▸ **Exercise description**:
Throughout the listing below, copy each line containing "WIDTH".

▸ **Available data**:

### src/hdl/kelly_lochbaum_tube_filter_top_defines.svh
// Assertion helpers for the lattice filter controller.
// Each macro expects clk and rst_n to be visible where it is used.
`ifndef KELLY_LOCHBAUM_TUBE_FILTER_TOP_DEFINES_SVH
`define KELLY_LOCHBAUM_TUBE_FILTER_TOP_DEFINES_SVH

// The condition implies the property in the same cycle.
`define KLT_ASSERT_IMPL(label, cond, prop) \
    label: assert property (@(posedge clk) disable iff (!rst_n) (cond) |-> (prop)) \
        else $error("klt: same-cycle check failed");

// The condition implies the property in the next cycle.
`define KLT_ASSERT_NEXT(label, cond, prop) \
    label: assert property (@(posedge clk) disable iff (!rst_n) (cond) |=> (prop)) \
        else $error("klt: next-cycle check failed");

`endif

### src/hdl/klt_pkg.sv
package klt_pkg;

    localparam int FUNC_W = 2;
    localparam int SMP_W  = 24;
    localparam int GAIN_W = 16;
    localparam int NJ_W   = 5;
    localparam int RAD_W  = 16;
    localparam int K_W    = 18;
    localparam int X_W    = 44;
    localparam int Y_W    = 19;
    localparam int P_W    = X_W + Y_W;
    localparam int SQ_W   = 2 * RAD_W;
    localparam int DEN_W  = SQ_W + 1;
    localparam int REM_W  = DEN_W + 1;
    localparam int DIV_STEPS = 17;
    localparam int DCNT_W = 5;

    localparam logic [FUNC_W-1:0] FUNC_SAMPLE = 2'd0;
    localparam logic [FUNC_W-1:0] FUNC_RADIUS = 2'd1;
    localparam logic [FUNC_W-1:0] FUNC_CLEAR  = 2'd2;
    localparam logic [FUNC_W-1:0] FUNC_NONE   = 2'd3;

    localparam logic [RAD_W-1:0] RAD_ONE = 16'd256;
    localparam logic signed [Y_W-1:0] ONE_Q16 = 19'sd65536;
    localparam logic [NJ_W-1:0] NJ_RESET = 5'd16;

    typedef enum logic [1:0] {
        SC_FWD  = 2'd0,
        SC_BWD  = 2'd1,
        SC_LAST = 2'd2
    } sc_kind_t;

    typedef enum logic [2:0] {
        MS_A_GA    = 3'd0,
        MS_B_GB    = 3'd1,
        MS_ACC_DMP = 3'd2,
        MS_SQ_A    = 3'd3,
        MS_SQ_B    = 3'd4
    } mul_src_t;

    typedef struct packed {
        logic     sweep_we;
        logic     sweep_init;
        logic     ld_sample;
        logic     ld_radius;
        logic     lat_wave;
        logic     mul_en;
        mul_src_t mul_src;
        sc_kind_t kind;
        logic     acc_load;
        logic     acc_add;
        logic     wr_fn;
        logic     wr_fn_x;
        logic     wr_bf;
        logic     step;
        logic     out_load;
        logic     rad_wr;
        logic     rad_side;
        logic     rad_lat;
        logic     sq_lat;
        logic     div_init;
        logic     div_step;
        logic     k_wr;
    } klt_cmd_t;

    typedef struct packed {
        logic out_full;
        logic idx_zero;
        logic idx_top;
    } klt_status_t;

    // Round half up after a right shift by 30, then saturate to 24 bits.
    function automatic logic signed [SMP_W-1:0] sat_round30(input logic signed [P_W-1:0] p);
        logic signed [P_W:0]  t;
        logic signed [P_W-30:0] s;
        t = (P_W+1)'(p) + (P_W+1)'(64'sd536870912);
        s = t[P_W:30];
        if (s > (P_W-29)'(64'sd8388607)) begin
            return 24'sh7FFFFF;
        end else if (s < (P_W-29)'(-64'sd8388608)) begin
            return 24'sh800000;
        end
        return s[SMP_W-1:0];
    endfunction

endpackage

### src/hdl/klt_ram.sv
module klt_ram #(
    parameter int WIDTH = 24,
    parameter int DEPTH = 16,
    localparam int AW = (DEPTH > 1) ? $clog2(DEPTH) : 1
) (
    input  logic             clk,
    input  logic             we,
    input  logic [AW-1:0]    waddr,
    input  logic [WIDTH-1:0] wdata,
    input  logic [AW-1:0]    raddr,
    output logic [WIDTH-1:0] rdata
);

    logic [WIDTH-1:0] mem [DEPTH];
    logic [WIDTH-1:0] rdata_reg;

    always_ff @(posedge clk)
    begin
        if (we)
        begin
            mem[waddr] <= wdata;
        end
        rdata_reg <= mem[raddr];
    end

    assign rdata = rdata_reg;

endmodule

### src/hdl/klt_dp.sv
module klt_dp import klt_pkg::*; #(
    parameter int MAX_JUNCTIONS = 16,
    localparam int JW = $clog2(MAX_JUNCTIONS),
    localparam int RW = $clog2(MAX_JUNCTIONS + 1)
) (
    input  logic                     clk,
    input  logic                     rst_n,
    input  klt_cmd_t                 cmd,
    output klt_status_t              status,
    input  logic [JW-1:0]            j,
    input  logic [RW-1:0]            sweep_addr,
    input  logic [RW-1:0]            nj,
    input  logic signed [SMP_W-1:0]  sample_in,
    input  logic signed [GAIN_W-1:0] damping,
    input  logic [NJ_W-1:0]          tube_index,
    input  logic [RAD_W-1:0]         radius,
    input  logic                     out_ready,
    output logic                     out_valid,
    output logic signed [SMP_W-1:0]  sample_out
);

    localparam int CW = (RW > NJ_W) ? RW : NJ_W;

    // Sample registers and per-junction carries.
    logic signed [SMP_W-1:0] xin_reg, ffp_reg, fnprev_reg, bfj_reg, fncur_reg, bfn_reg, ffc_reg;
    logic signed [GAIN_W-1:0] dmp_reg;
    logic signed [K_W-1:0] kprev_reg, kcur_reg;
    logic signed [X_W-1:0] acc_reg;
    logic signed [P_W-1:0] prod_reg;

    // Radius and division registers.
    logic [RW-1:0]    idx_reg;
    logic [RAD_W-1:0] rad_reg, other_reg;
    logic [SQ_W-1:0]  a2_reg;
    logic [DEN_W-1:0] den_reg;
    logic [REM_W-1:0] rem_reg;
    logic [DIV_STEPS-1:0] dq_reg;
    logic neg_reg, dz_reg;

    logic out_valid_reg, out_valid_next;
    logic signed [SMP_W-1:0] sample_out_reg;

    logic [SMP_W-1:0] fn_rdata, bf_rdata;
    logic [K_W-1:0]   k_rdata;
    logic [RAD_W-1:0] rad_rdata;

    logic sweep_in_range;
    logic fn_we, bf_we, k_we, rad_we;
    logic [JW-1:0] wave_waddr, k_waddr, c_idx, bf_raddr;
    logic [RW-1:0] rad_waddr, rad_raddr;
    logic [SMP_W-1:0] fn_wdata, bf_wdata;
    logic [K_W-1:0] k_wdata;
    logic [RAD_W-1:0] rad_wdata;

    logic signed [SMP_W-1:0] res, sa, sb;
    logic signed [Y_W-1:0] ga, gb, kp19, kc19;
    logic signed [X_W-1:0] mx;
    logic signed [Y_W-1:0] my;
    logic [RAD_W-1:0] ra, rb;
    logic [RW-1:0] idx_clamped;

    logic [SQ_W-1:0]  b2;
    logic [DEN_W-1:0] den_w;
    logic [SQ_W-1:0]  num_w;
    logic [SQ_W+17-1:0] dvd_w;
    logic [REM_W-1:0] remx;
    logic ge;
    logic [K_W-1:0] kmag, kval;

    assign res = sat_round30(prod_reg);
    assign sweep_in_range = (sweep_addr < RW'(MAX_JUNCTIONS));

    // Wave, coefficient and radius stores.
    assign wave_waddr = cmd.sweep_we ? sweep_addr[JW-1:0] : j;
    assign fn_we    = (cmd.sweep_we && sweep_in_range) || cmd.wr_fn || cmd.wr_fn_x;
    assign fn_wdata = cmd.sweep_we ? '0 : (cmd.wr_fn_x ? xin_reg : res);
    assign bf_we    = (cmd.sweep_we && sweep_in_range) || cmd.wr_bf;
    assign bf_wdata = cmd.sweep_we ? '0 : res;
    assign bf_raddr = JW'(j + JW'(1));

    assign c_idx   = cmd.rad_side ? idx_reg[JW-1:0] : JW'(idx_reg - RW'(1));
    assign k_we    = (cmd.sweep_we && cmd.sweep_init && sweep_in_range) || cmd.k_wr;
    assign k_waddr = cmd.sweep_we ? sweep_addr[JW-1:0] : c_idx;
    assign k_wdata = cmd.sweep_we ? '0 : kval;

    assign rad_we    = (cmd.sweep_we && cmd.sweep_init) || cmd.rad_wr;
    assign rad_waddr = cmd.sweep_we ? sweep_addr : idx_reg;
    assign rad_wdata = cmd.sweep_we ? RAD_ONE : rad_reg;
    assign rad_raddr = cmd.rad_side ? RW'(idx_reg + RW'(1)) : RW'(idx_reg - RW'(1));

    klt_ram #(.WIDTH(SMP_W), .DEPTH(MAX_JUNCTIONS)) u_fn_ram (
        .clk(clk), .we(fn_we), .waddr(wave_waddr), .wdata(fn_wdata),
        .raddr(j), .rdata(fn_rdata)
    );

    klt_ram #(.WIDTH(SMP_W), .DEPTH(MAX_JUNCTIONS)) u_bf_ram (
        .clk(clk), .we(bf_we), .waddr(wave_waddr), .wdata(bf_wdata),
        .raddr(bf_raddr), .rdata(bf_rdata)
    );

    klt_ram #(.WIDTH(K_W), .DEPTH(MAX_JUNCTIONS)) u_k_ram (
        .clk(clk), .we(k_we), .waddr(k_waddr), .wdata(k_wdata),
        .raddr(j), .rdata(k_rdata)
    );

    klt_ram #(.WIDTH(RAD_W), .DEPTH(MAX_JUNCTIONS + 1)) u_rad_ram (
        .clk(clk), .we(rad_we), .waddr(rad_waddr), .wdata(rad_wdata),
        .raddr(rad_raddr), .rdata(rad_rdata)
    );

    // Scatter operands for the three junction terms.
    assign kp19 = Y_W'(kprev_reg);
    assign kc19 = Y_W'(kcur_reg);

    always_comb
    begin
        unique case (cmd.kind)
            SC_FWD:
            begin
                sa = ffp_reg;  ga = ONE_Q16 - kp19;
                sb = bfj_reg;  gb = -kp19;
            end
            SC_BWD:
            begin
                sa = bfn_reg;  ga = ONE_Q16 + kc19;
                sb = ffc_reg;  gb = kc19;
            end
            SC_LAST:
            begin
                sa = ffp_reg;  ga = ONE_Q16 - kc19;
                sb = '0;       gb = '0;
            end
            default:
            begin
                sa = '0;       ga = '0;
                sb = '0;       gb = '0;
            end
        endcase
    end

    assign ra = cmd.rad_side ? rad_reg : other_reg;
    assign rb = cmd.rad_side ? other_reg : rad_reg;

    always_comb
    begin
        unique case (cmd.mul_src)
            MS_A_GA:    begin mx = X_W'(sa);                 my = ga; end
            MS_B_GB:    begin mx = X_W'(sb);                 my = gb; end
            MS_ACC_DMP: begin mx = acc_reg;                  my = Y_W'(dmp_reg); end
            MS_SQ_A:    begin mx = $signed(X_W'(ra));        my = $signed(Y_W'(ra)); end
            MS_SQ_B:    begin mx = $signed(X_W'(rb));        my = $signed(Y_W'(rb)); end
            default:    begin mx = '0;                       my = '0; end
        endcase
    end

    // Reflection coefficient: round((a2 - b2) * 2^16 / (a2 + b2)) by restoring division.
    assign b2    = prod_reg[SQ_W-1:0];
    assign den_w = DEN_W'(a2_reg) + DEN_W'(b2);
    assign num_w = (a2_reg >= b2) ? (a2_reg - b2) : (b2 - a2_reg);
    assign dvd_w = {num_w, 16'b0} + (SQ_W+17)'(den_w >> 1);
    assign remx  = {rem_reg[REM_W-2:0], dq_reg[DIV_STEPS-1]};
    assign ge    = (remx >= REM_W'(den_reg));
    assign kmag  = K_W'(dq_reg);
    assign kval  = dz_reg ? '0 : (neg_reg ? K_W'(-kmag) : kmag);

    assign idx_clamped = (CW'(tube_index) > CW'(nj)) ? nj : RW'(tube_index);

    always_ff @(posedge clk)
    begin
        if (cmd.ld_sample)
        begin
            xin_reg <= sample_in;
            dmp_reg <= damping;
        end
        if (cmd.lat_wave)
        begin
            fncur_reg <= $signed(fn_rdata);
            bfn_reg   <= $signed(bf_rdata);
            kcur_reg  <= $signed(k_rdata);
            ffc_reg   <= (j == '0) ? xin_reg : fnprev_reg;
        end
        if (cmd.step)
        begin
            fnprev_reg <= fncur_reg;
            ffp_reg    <= ffc_reg;
            bfj_reg    <= bfn_reg;
            kprev_reg  <= kcur_reg;
        end
        if (cmd.mul_en)
        begin
            prod_reg <= mx * my;
        end
        if (cmd.acc_load)
        begin
            acc_reg <= $signed(prod_reg[X_W-1:0]);
        end
        else if (cmd.acc_add)
        begin
            acc_reg <= acc_reg + $signed(prod_reg[X_W-1:0]);
        end
        if (cmd.ld_radius)
        begin
            idx_reg <= idx_clamped;
            rad_reg <= radius;
        end
        if (cmd.rad_lat)
        begin
            other_reg <= rad_rdata;
        end
        if (cmd.sq_lat)
        begin
            a2_reg <= prod_reg[SQ_W-1:0];
        end
        if (cmd.div_init)
        begin
            den_reg <= den_w;
            neg_reg <= (a2_reg < b2);
            dz_reg  <= (den_w == '0);
            rem_reg <= REM_W'(dvd_w[SQ_W+16:17]);
            dq_reg  <= dvd_w[DIV_STEPS-1:0];
        end
        else if (cmd.div_step)
        begin
            rem_reg <= ge ? (remx - REM_W'(den_reg)) : remx;
            dq_reg  <= {dq_reg[DIV_STEPS-2:0], ge};
        end
        if (cmd.out_load)
        begin
            sample_out_reg <= res;
        end
    end

    always_comb
    begin
        out_valid_next = out_valid_reg;
        if (cmd.out_load)
        begin
            out_valid_next = 1'b1;
        end
        else if (out_ready)
        begin
            out_valid_next = 1'b0;
        end
    end

    always_ff @(posedge clk or negedge rst_n)
    begin
        if (!rst_n)
        begin
            out_valid_reg <= 1'b0;
        end
        else
        begin
            out_valid_reg <= out_valid_next;
        end
    end

    assign out_valid  = out_valid_reg;
    assign sample_out = sample_out_reg;

    assign status.out_full = out_valid_reg;
    assign status.idx_zero = (idx_reg == '0);
    assign status.idx_top  = (idx_reg == RW'(MAX_JUNCTIONS));

endmodule

### config.mk
export PLATFORM = sky130hd
export DESIGN_NAME = klt_dp
export DESIGN_NICKNAME = d
export VERILOG_FILES = /design/src/hdl/kelly_lochbaum_tube_filter_top_defines.svh /design/src/hdl/klt_pkg.sv /design/src/hdl/klt_ram.sv /design/src/hdl/klt_dp.sv
export SDC_FILE = /design/constraint.sdc
export NUM_CORES = 2
export LEC_CHECK = 0
export ABC_AREA = 1
export BUFFER_PORTS_ARGS = -buffer_cell sky130_fd_sc_hd__clkbuf_2
export CELL_PAD_IN_SITES_DETAIL_PLACEMENT = 1
export CELL_PAD_IN_SITES_GLOBAL_PLACEMENT = 1
export CORE_UTILIZATION = 35
export CTS_BUF_LIST = sky130_fd_sc_hd__clkbuf_2
export DETAILED_ROUTE_END_ITERATION = 10
export PLACE_DENSITY_LB_ADDON = 0.12
export SLEW_MARGIN = 5
export SYNTH_ARGS = -nofsm -noshare
export SYNTH_HDL_FRONTEND = slang
export SYNTH_SLANG_ARGS = --single-unit
export TNS_END_PERCENT = 5
### constraint.sdc
create_clock -name clk -period 8.15 [get_ports clk]
set_input_delay 0 -clock clk [delete_from_list [all_inputs] [get_ports clk]]
set_output_delay 0 -clock clk [all_outputs]
set_load 0.01 [all_outputs]
==> metrics.md <==
| Metric | Value |
|---|---|
| Outcome | `finished with violations` |
| Failing checks | `negative setup slack` |
| Via-per-instance ratio | `5.23` |
| Ports | `131` |
| HPWL Detailed | `317 mm` |
| Max-cap violation count | `0` |
| Largest net degree at the start of global routing | `193` |
| HP Class | `in2reg` |
| Critical Path Fanout Max | `6` |
| Post-Syn Area | `0.116 sq mm` |
| Critical Path Most Common Cell | `fa_1` |
| Initial DRC count | `5,990` |
| Post-Place Setup Slack | `-1.14 ns` |
| Worst r2r dst | `prod_reg[57]$_DFFE_PP_` |
| Design Area, Final | `0.140 sq mm` |
| Full die area | `0.333 sq mm` |
| Worst-path cell with the longest stage delay | `fa_1` |
| CP max stage delay | `0.58 ns` |
| CTS max path bufs | `4` |
| Synth Flop Type | `edfxtp_1` |
| Fillers | `36,753` |
| FF-to-FF setup slack | `-0.09 ns` |
| Min Clock Period, post-route | `8.24 ns` |
| Element type at the critical path start | `flip-flop` |
| PortBufs | `130` |
| CTS H-tree lvls | `6` |
| TritonCTS clock tree | `yes` |
| Peak supply drop | `0.286 mV` |
| Grt ovf | `0` |
| Crit path kind | `reg2reg` |
| Total power | `44,100 uW` |
| Row count | `210` |
| Max-slew violation total from the final report | `0` |
| Regs by FF count | `u_bf_ram.mem (384), u_fn_ram.mem (384), u_k_ram.mem (288)` |
| Fraction of layout cells with a size suffix above 1 | `18.6%` |
| Worst EP arrival | `10.03 ns` |
| Hold Crit Depth | `14` |
| Final hold slack | `0.306 ns` |
| Hold Vio Cnt, Final | `0` |
| Worst Skew | `0.208 ns` |
| Total Wirelength | `452 mm` |
| TritonRoute pass-1 iters | `7` |
| Max Clk Rate | `121 MHz` |
| RSZ-0062 raised after global routing | `yes` |
| Worst r2r src | `kcur_reg[0]$_DFFE_PP_` |
| Transition time of the tightest slew-check pin | `1.35 ns` |
| Final worst-path cycle share | `101%` |
| Hold Crit Start | `cmd[15]` |
| Clock Latency Late Sink | `2.06 ns` |
| DRC Markers | `0` |
| GPL Wtd Cong | `0.943` |
| CP required | `9.94 ns` |
| Hold endpoint | `prod_reg[3]$_DFFE_PP_` |
| Final setup TNS | `-0.491 ns` |
| Syn Nets | `12,746` |
| Clock-pin slew on the worst setup and hold paths | `0.09 ns` |
| FF-to-FF path depth | `45` |
| Initial antenna violation count | `24` |
| Die extent in x | `577 microns` |
| Post-synth EDFFs | `1,832` |
| Final setup margin | `-0.0891 ns` |
| Post-synthesis instance total | `11,476` |
| CTS Buf Count | `528` |
| Routed WL per cell | `25.5 microns` |
| Slew HR | `9.95%` |
| Power density cells | `316 mW/mm^2` |
| Chip height | `577 microns` |
| Total GRT Usage | `26.8%` |
| P&R area growth vs syn | `20.5%` |
| CP Capture Type | `flip-flop` |
| Synth unique cells | `64` |
| Clock Tree Root | `clkbuf_2` |
| Nets@finish | `14,249` |
| Vias in the first global route | `99,128` |
| CTS sink count | `1,916` |
| Starting Density | `35.3%` |
| Routed Antenna Nets | `0` |
| FFs w/ async S/R, synth | `0.0522%` |
| Leakage | `0.0578 uW` |
| Core Region | `0.328 sq mm` |
| Seq/Total Area, Yosys | `48.9%` |
| Placed inst area | `0.127 sq mm` |
| Synth Warn # | `0` |
| Global-route wire length before repair | `659 mm` |
| Avg Synthesized Cell Area | `10.1 sq um` |
| Yosys reg bits | `1,916` |
| Via count | `92,802` |
| Final setup vio count | `8` |
==> cells in the final DEF (no fill, tap or decap), types with 59 or more instances in the layout <==
master,n
nand2_1,2125
edfxtp_1,1832
inv_1,1505
nor2_1,1073
clkbuf_2,895
buf_4,850
o21ai_0,787
fa_1,772
a21oi_1,577
dlygate4sd3_1,419
nand3_1,342
ha_1,309
o221ai_1,117
o22ai_1,114
xor2_1,110
clkinv_1,94
or2_2,94
o211ai_1,92
dfxtp_1,83
a22o_1,76
nor2_4,71
nand4_1,61
nor3_1,61
buf_12,59
==> report_power, final <==
group / internal, uW / total, uW / switching [uW]
sequential: 12600 / 13400 / 761
clock: 3010 / 7450 / 4440
combinational: 8140 / 23300 / 15200
total: 23800 / 44100 / 20400
==> per-stage QoR <==
| stage | utilization (%) | instances |
|---|---|---|
| 5_1_grt | 42.5 | 17742 |
| 3_5_place_dp | 38.8 | 16303 |
| 3_3_place_gp | 38.8 | 16303 |
| 4_1_cts | 42.1 | 17711 |
| 6_report | 42.5 | 17748 |
| 2_1_floorplan | - | 11476 |
==> cell families after synthesis <==
family,count (synthesis),synth area share (%)
simple gates,4004,14.0
compound gates,2079,10.5
buf+inv,2066,6.88
flops,1916,48.9
fa+ha+maj,1167,17.8
xor+xnor,169,1.28
mux,75,0.674
==> critical path: cells and delay by family, from the launching register on <==
kind	cells	cell delay, ns
adder cells (fa/ha/maj)	9	3.74
XOR/XNOR	1	0.13
AND/OR/NAND/NOR	19	1.88
flip-flops	1	0.44
buffers and inverters	11	1.23
AO/OA/AOI/OAI	5	0.59
==> layout make-up <==
class,instances,area [sq um],share of cell area [%]
Sequential cell,1916,56700,40.6
Multi-Input combinational cell,7494,53500,38.3
Timing Repair Buffer,1487,13000,9.31
Inverter,1552,5850,4.19
Tap cell,4346,5440,3.90
Clock buffer,774,3870,2.78
Clock inverter,165,1180,0.848
Antenna cell,14,35.0,0.0251
==> how the worst max path moves through the flow <==
stage,start,endpoint,cells past startpoint,slack (ns)
after global placement,kprev_reg[0]$_DFFE_PP_,prod_reg[57]$_DFFE_PP_,43,-1.13
after floorplan,kprev_reg[0]$_DFFE_PP_,prod_reg[59]$_DFFE_PP_,44,0.37
after CTS,kcur_reg[0]$_DFFE_PP_,prod_reg[61]$_DFFE_PP_,43,-0.22
after detailed placement,kprev_reg[0]$_DFFE_PP_,prod_reg[57]$_DFFE_PP_,43,-1.14
final,kcur_reg[0]$_DFFE_PP_,prod_reg[57]$_DFFE_PP_,45,-0.09
after global routing,kcur_reg[0]$_DFFE_PP_,prod_reg[57]$_DFFE_PP_,45,-0.43
==> what timing repair did <==
item / 4_1_cts / 5_1_grt
endpoints found under the hold margin: 3429 / 0
hold buffers: 429 / 0
endpoints found under the setup margin: 34 / 43
pin swaps: 40 / 105
gates cloned: 4 / 3
gates resized for setup: 182 / 259
buffers inserted: 36 / 26
==> cells in the mapped netlist, types with 76 or more instances <==
cell type	count	share of area, %
a21oi_1	627	2.7
a22o_1	76	0.57
buf_2	88	0.38
clkbuf_1	375	1.2
dfxtp_1	83	1.4
edfxtp_1	1832	47
fa_1	800	14
ha_1	367	4.0
inv_1	1533	5.0
nand2_1	2172	7.0
nand3_1	355	1.5
nor2_1	1171	3.8
nor3_1	84	0.36
o211ai_1	92	0.60
o21ai_0	815	3.5
o221ai_1	119	0.90
o22ai_1	115	0.62
or2_2	94	0.51
xor2_1	115	0.87
==> per-layer routing <==
layer  up-vias  routed length, microns  track usage [%]
met4         8                   15400             9.04
li1      41744                       -                -
met1     47849                  195000             35.2
met2      2498                  216000             44.9
met3       703                   24900             4.29
met5         -                      54                0
Power figures use the tool's default switching activity.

▸ **Response to the exercise**:
    parameter int WIDTH = 24,
    input  logic [WIDTH-1:0] wdata,
    output logic [WIDTH-1:0] rdata
    logic [WIDTH-1:0] mem [DEPTH];
    logic [WIDTH-1:0] rdata_reg;
    klt_ram #(.WIDTH(SMP_W), .DEPTH(MAX_JUNCTIONS)) u_fn_ram (
    klt_ram #(.WIDTH(SMP_W), .DEPTH(MAX_JUNCTIONS)) u_bf_ram (
    klt_ram #(.WIDTH(K_W), .DEPTH(MAX_JUNCTIONS)) u_k_ram (
    klt_ram #(.WIDTH(RAD_W), .DEPTH(MAX_JUNCTIONS + 1)) u_rad_ram (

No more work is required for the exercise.